Kwinana Cogeneration Plant was a cogeneration facility located  south of Perth, Western Australia that operated from 1994 to 2022. It provided steam and electrical power to the BP Australia Kwinana Oil Refinery and electricity to Synergy, the State owned generator/retailer.

As a cogeneration plant, Kwinana supplied both steam and electrical power to its two customers. Steam production from the plant came predominantly from the waste heat from the gas turbine exhausts and was supported by burning refinery fuel gas from the BP Refinery using 'Duct Burners' inside the Heat Recovery Steam Generators (HRSG). The steam produced drove a steam turbine, further enhancing the plant's efficiency, with BP's steam supply coming from the extraction port on the steam turbine after some pressure and temperature had been lost.

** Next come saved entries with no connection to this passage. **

File: config.mk
export PLATFORM = sky130hd
export DESIGN_NAME = staircase_pwm_dac
export DESIGN_NICKNAME = d
export VERILOG_FILES = /design/src/rtl/staircase_pwm_dac.sv
export SDC_FILE = /design/constraint.sdc
export NUM_CORES = 1
export LEC_CHECK = 0
export CORE_MARGIN = 4
export CORE_UTILIZATION = 30
export DETAILED_ROUTE_END_ITERATION = 6
export DONT_BUFFER_PORTS = 1
export GPL_TIMING_DRIVEN = 0
export PLACE_DENSITY = 0.42
export REMOVE_ABC_BUFFERS = 1
export SLEW_MARGIN = 20
export SYNTH_ARGS = -nofsm -noshare
export SYNTH_HDL_FRONTEND = slang
export SYNTH_SLANG_ARGS = --single-unit
export TNS_END_PERCENT = 10
File: constraint.sdc
create_clock -name clk -period 6.95 [get_ports clk]
set_input_delay 1.39 -clock clk [delete_from_list [all_inputs] [get_ports clk]]
set_output_delay 1.39 -clock clk [all_outputs]
set_load 0.05 [all_outputs]
File: src/rtl/staircase_pwm_dac.sv
// PWM DAC stage for the 4-bit staircase generator: one level sample per 15-slot frame,
// with a per-frame strobe for the upstream step enable and wrap-around detection/counting.
module staircase_pwm_dac #(
    parameter int unsigned DIV = 1
) (
    input  logic       clk,
    input  logic       rst,
    input  logic       en,
    input  logic [3:0] level_in,
    output logic       pwm_out,
    output logic       frame_start,
    output logic [3:0] level_q,
    output logic       wrap,
    output logic [7:0] wrap_count
);

    localparam int unsigned PRE_W     = 16;
    localparam int unsigned SLOT_W    = 4;
    localparam int unsigned CNT_W     = 8;
    localparam logic [PRE_W-1:0]  PRE_LAST  = PRE_W'(DIV - 1);
    localparam logic [SLOT_W-1:0] SLOT_LAST = SLOT_W'(14);
    localparam logic [CNT_W-1:0]  CNT_MAX   = CNT_W'(255);

    logic [PRE_W-1:0]  pre;
    logic [SLOT_W-1:0] slot;
    logic              tick_c;
    logic              boundary_c;
    logic              drop_c;

    assign tick_c     = en && (pre == PRE_LAST);
    assign boundary_c = tick_c && (slot == SLOT_LAST);
    assign drop_c     = level_in < level_q;

    // Prescaler and slot counter both freeze while en is low.
    always_ff @(posedge clk or posedge rst) begin
        if (rst) begin
            pre  <= '0;
            slot <= '0;
        end else begin
            if (tick_c) begin
                pre  <= '0;
                slot <= (slot == SLOT_LAST) ? '0 : slot + SLOT_W'(1);
            end else if (en) begin
                pre <= pre + PRE_W'(1);
            end
        end
    end

    // Frame boundary: latch the new level, strobe, and detect the staircase drop.
    always_ff @(posedge clk or posedge rst) begin
        if (rst) begin
            level_q     <= '0;
            frame_start <= 1'b0;
            wrap        <= 1'b0;
            wrap_count  <= '0;
        end else begin
            frame_start <= 1'b0;
            wrap        <= 1'b0;
            if (boundary_c) begin
                level_q     <= level_in;
                frame_start <= 1'b1;
                wrap        <= drop_c;
                if (drop_c && (wrap_count != CNT_MAX)) begin
                    wrap_count <= wrap_count + CNT_W'(1);
                end
            end
        end
    end

    // Slot never reaches 15, so level 15 yields a constantly high output.
    always_ff @(posedge clk or posedge rst) begin
        if (rst) begin
            pwm_out <= 1'b0;
        end else begin
            pwm_out <= en && (slot < level_q);
        end
    end

endmodule

Word level (Yosys, flattened, before mapping)
Cells that the tools add are included.
{"block": "totals", "register_bits": 35, "inputBits": 7, "out_inout_bits": 15, "wordCells": 26}
{"block": "classes", "addsub": 3, "n_lt_le_gt_ge": 2, "eq_ne": 2, "muxes": 5, "n_reduce_logical": 7}
{"operator": "$mux W16", "count": 2}
{"operator": "$add A16 B1 Y16 const B", "count": 1}
{"operator": "$logic_not A16 Y1", "count": 1}
{"operator": "$add A8 B1 Y8 const B", "count": 1}
{"operator": "$lt A4 B4 Y1", "count": 2}
{"operator": "$ne A8 B8 Y1 const B", "count": 1}
{"operator": "$add A4 B1 Y4 const B", "count": 1}
{"operator": "$eq A4 B4 Y1 const B", "count": 1}
{"operator": "$logic_and A1 B1 Y1", "count": 4}
{"operator": "$mux W4", "count": 1}
{"operator": "$mux W1", "count": 2}
{"operator": "$reduce_and A2 Y1", "count": 1}
{"operator": "$reduce_bool A2 Y1", "count": 1}

Logic depth before layout (Yosys ltp)
Gate-level depths: netlist of the first run.
{"block": "logic_depth", "word_depth": 4, "mapped_depth": 9, "depth_no_buf": 7}

Worst setup path after synthesis of the first run
Ideal clock, no wire load.
{"block": "synth_path", "path_kind": "input-to-reg", "from": "in en", "to": "reg wrap_count[1]", "setup_ns": 0.128, "t_arrival_ns": 3.635, "path_slack_ns": 3.187, "stages": 8, "path_cell_list": "buf_4 -> or4b_1 -> or4_4 -> buf_6 -> or3_1 -> buf_6 -> nor3b_2 -> mux2_1"}
{"block": "synth_between", "elab_chain_len": 3}
{"item": "start: declaration", "line": "8", "text": "input logic en,"}
{"item": "$logic_and A1 B1 Y1", "line": "30", "text": "assign tick_c = en && (pre == PRE_LAST);"}
{"item": "$logic_and A1 B1 Y1", "line": "31", "text": "assign boundary_c = tick_c && (slot == SLOT_LAST);"}
{"item": "$reduce_and A2 Y1 (no line)"}
{"item": "end signal: assignment", "line": "64", "text": "wrap_count <= wrap_count + CNT_W'(1);"}
{"item": "end: declaration", "line": "14", "text": "output logic [7:0] wrap_count"}
No other way between the ends.
A chain may end at the register's enable or synchronous reset.

Worst setup path in the final report of the first run
Same ends and word-level chain as after synthesis.

==> results of run 1 <==
[worst min path at each step]
stage          slack [ns]                  end
3_3_place_gp         0.47  pre[15]$_DFFE_PP0P_
4_1_cts              0.50  pre[12]$_DFFE_PP0P_
5_1_grt              0.52  pre[11]$_DFFE_PP0P_
6_report             0.49   pre[5]$_DFFE_PP0P_
2_1_floorplan        0.45   pre[5]$_DFFE_PP0P_
3_5_place_dp         0.47  pre[12]$_DFFE_PP0P_
[power by group]
| part | internal (mW) | switching (mW) | total, mW |
|---|---|---|---|
| clock network | 0.143 | 0.0754 | 0.218 |
| registers | 0.235 | 0.0688 | 0.303 |
| logic | 0.0429 | 0.0449 | 0.0878 |
| total | 0.421 | 0.189 | 0.610 |
[routing by layer]
metal,track usage [%],vias to the layer above,share of wire (%)
li1,-,580,-
met1,13.53,568,47
met2,14.95,25,44
met3,4.024,4,6.9
met4,4.173,0,1.5
met5,0,-,0
[per-stage QoR]
| step | cell area, sq um | setup WS [ns] | cells | hold WS [ns] | power (mW) |
|---|---|---|---|---|---|
| after CTS | 1951 | 3.538 | 240 | 0.4967 | 0.6196 |
| after global routing | 1951 | 3.467 | 240 | 0.5181 | 0.6531 |
| final | 1951 | 3.532 | 240 | 0.4886 | 0.6096 |
| after detailed placement | 1814 | 3.230 | 232 | 0.4727 | 0.3967 |
| after floorplan | 1724 | 3.386 | 160 | 0.4473 | 0.3673 |
| after global placement | 1814 | 3.234 | 232 | 0.4670 | 0.3917 |
[sequential cells by signal (all words and copies together) (netlist names)]
name	flops
level_q	4
wrap	1
slot	4
wrap_count	8
pre	16
frame_start	1
pwm_out	1
[cell families after synthesis]
family	after synthesis	synth area share [%]
DFF	35	49.82
muxes	3	1.922
xor gates and xnor gates	21	10.46
and+or+nand+nor	65	22.21
adders and majority gates	9	6.406
buffers and inverters	14	4.057
AOI/OAI and AO/OA	17	5.125
[worst max-delay path, delay by kind of cell]
| kind | cells | cell delay [ns] |
|---|---|---|
| simple gates | 4 | 1.85 |
| mux | 1 | 0.34 |
[layout make-up]
class | instances | area (sq um)
sequential | 35 | 875.8
clock buffer | 5 | 68.82
inverter | 10 | 37.54
tap | 72 | 90.09
fill | 590 | 3657
multi-input combinational | 115 | 810.8
clock inverter | 3 | 67.56
[cells in the final DEF (no fill, tap or decap), types with 2 or more instances in the layout]
cell type  instances
a21oi_1            2
and3_1             4
bufinv_16          2
clkbuf_8           5
dfrtp_1           35
ha_1               9
inv_1              9
mux2_1             2
nand2_1           17
nand3_1           10
nand4_1            5
nor2_1             6
nor3_1             4
nor4_2             2
o21ai_0           13
or4_1              2
xnor2_1           11
xor2_1            10
==> impl_metrics.toml, run 1 <==
[setup_path]
crit_start = "en"
cp_cell_sequence = "or4b_1 -> or4_4 -> or3_1 -> nor3b_2 -> mux2_1"
reg2regPathDepth = 7
critPathArrivalTime_ns = 3.58
crit_fanout = 10
cp-start-kind = "input pin"
cp_data_required_time_ns = 7.12
r2r-start = "pre[0]$_DFFE_PP0P_"
end_kind = "flip-flop"
r2r_end = "wrap_count[1]$_DFFE_PP0P_"
cpMaxStageDelayCell = "or4_4"
cp-endpoint = "wrap_count[1]$_DFFE_PP0P_"
path_class = "in2reg"
slowest_delay_ns = 0.59
reg2reg_slack_ns = 3.97

[grt]
antenna_found_initial = 0
grt_pass1_wl_mm = 5.844
grt_pass1_vias = 1205
groute.usage.overall_pct = 10.24
overflow = 0
grt_max_degree = 36

[die]
io-pin-count = 22
fp.dieH_microns = 84.55
start_util_pct = 31.35
core_area_sq_um = 5608
die_x_microns = 84.55
rows = 27
die_area_sq_um = 7149

[logic_synthesis]
synth_seq_cells = 35
yosys-top-cells-area = "dfrtp_1 (50%), ha_1 (6.4%), xnor2_1 (5.5%), xor2_1 (5.0%), o21ai_0 (3.7%)"
yosys-top-cells-count = "dfrtp_1 (35), nand2_1 (17), o21ai_0 (13)"
synth.avg_cell_area_sq_um = 10.72
netlist_area_sq_um = 1758
synth_top_area_share_pct = 49.82
yosysWarnings = 0
yosys_most_used_dff = "dfrtp_1"
synth-edff-count = 0
ys_types = 37
syn_inst = 164
synth_top_cell_by_area = "dfrtp_1"
synth.most_common_cell = "dfrtp_1"
synth-seq-area-share_pct = 49.82
synthArstFlopShare_pct = 100.0

[routing]
num_vias = 1177
viasPerCell = 4.904
post_drt_wl_per_cell_microns = 13.93
totalWireLength_mm = 3.344
drcViolationCount = 0
drt_iter0_markers = 34
dr.pass1.iters = 4
final_antenna_net_count = 0

[final_layout]
syn_to_final_growth_pct = 10.96
finish.utilization_pct = 34.78
antenna_cells = 0
fin_nets = 183
drive_gt1_share_pct = 9.524

[clocking]
clock_latency_ns = 0.28
hold_buffers = 0
max-clock-path-buffers = 2
clkSinkCount = 35
h-tree-depth = 2
numCtsBuffers = 5
clockRootBuffer = "clkbuf_8"
cts.repair.resized = 0
post_cts_buffers = 0
cts_tree = "done"
path_clk_slew_ns = 0.07

[timing]
timing.fmax_ghz = 0.2926
fin_crit_ns = 3.418
fin_crit_sh_pct = 49.17
setup_violations = 0
rsz0062_at_grt = "no"
tightest_slew_ns = 0.9215
hold_viol = 0
slew_headroom_pct = 38.00
fin_setup_tns_ns = 0
drv_slew = 0
finalClockSkew_ns = 0.005257

[min_path]
holdCritStartpoint = "pre[5]$_DFFE_PP0P_"
hold_path_class = "reg2reg"
worstHoldPathCells = 1

[job]
cap_violations = 0

[placed_design]
gp_congestion = 0.7358
io_buffers = 0
post-dp-hpwl_mm = 2.386

[power]
power_density_nw_per_um2 = 312.5
peakVddDrop_mv = 0.1320
leakage_nw = 0.8910

[status]
status = "finished clean"
Power figures use the tool's default switching activity.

Kwinana produced 119MW of electricity, or approximately 6% of Western Australia's requirements. It was primarily fueled by natural gas from Western Australia's North West Shelf gas fields and delivered to the plant by the Dampier to Bunbury Natural Gas Pipeline. The plant was certified for its environmental practices (ISO 14001), quality assurance (ISO 9001) and health and safety (AS4801 & BS18001).

History
Edison Mission Energy commenced construction of the plant in 1994. It was commissioned and entered commercial operation in December 1996.

The final owners of the Kwinana plant were GDF SUEZ and Mitsui & Co., Ltd and RATCH-Australia. The partnership traded as the Perth Power Partnership, with GDF SUEZ Australian Energy and Mitsui & Co., Ltd owning 70 per cent and RATCH-Australia owning 30 per cent.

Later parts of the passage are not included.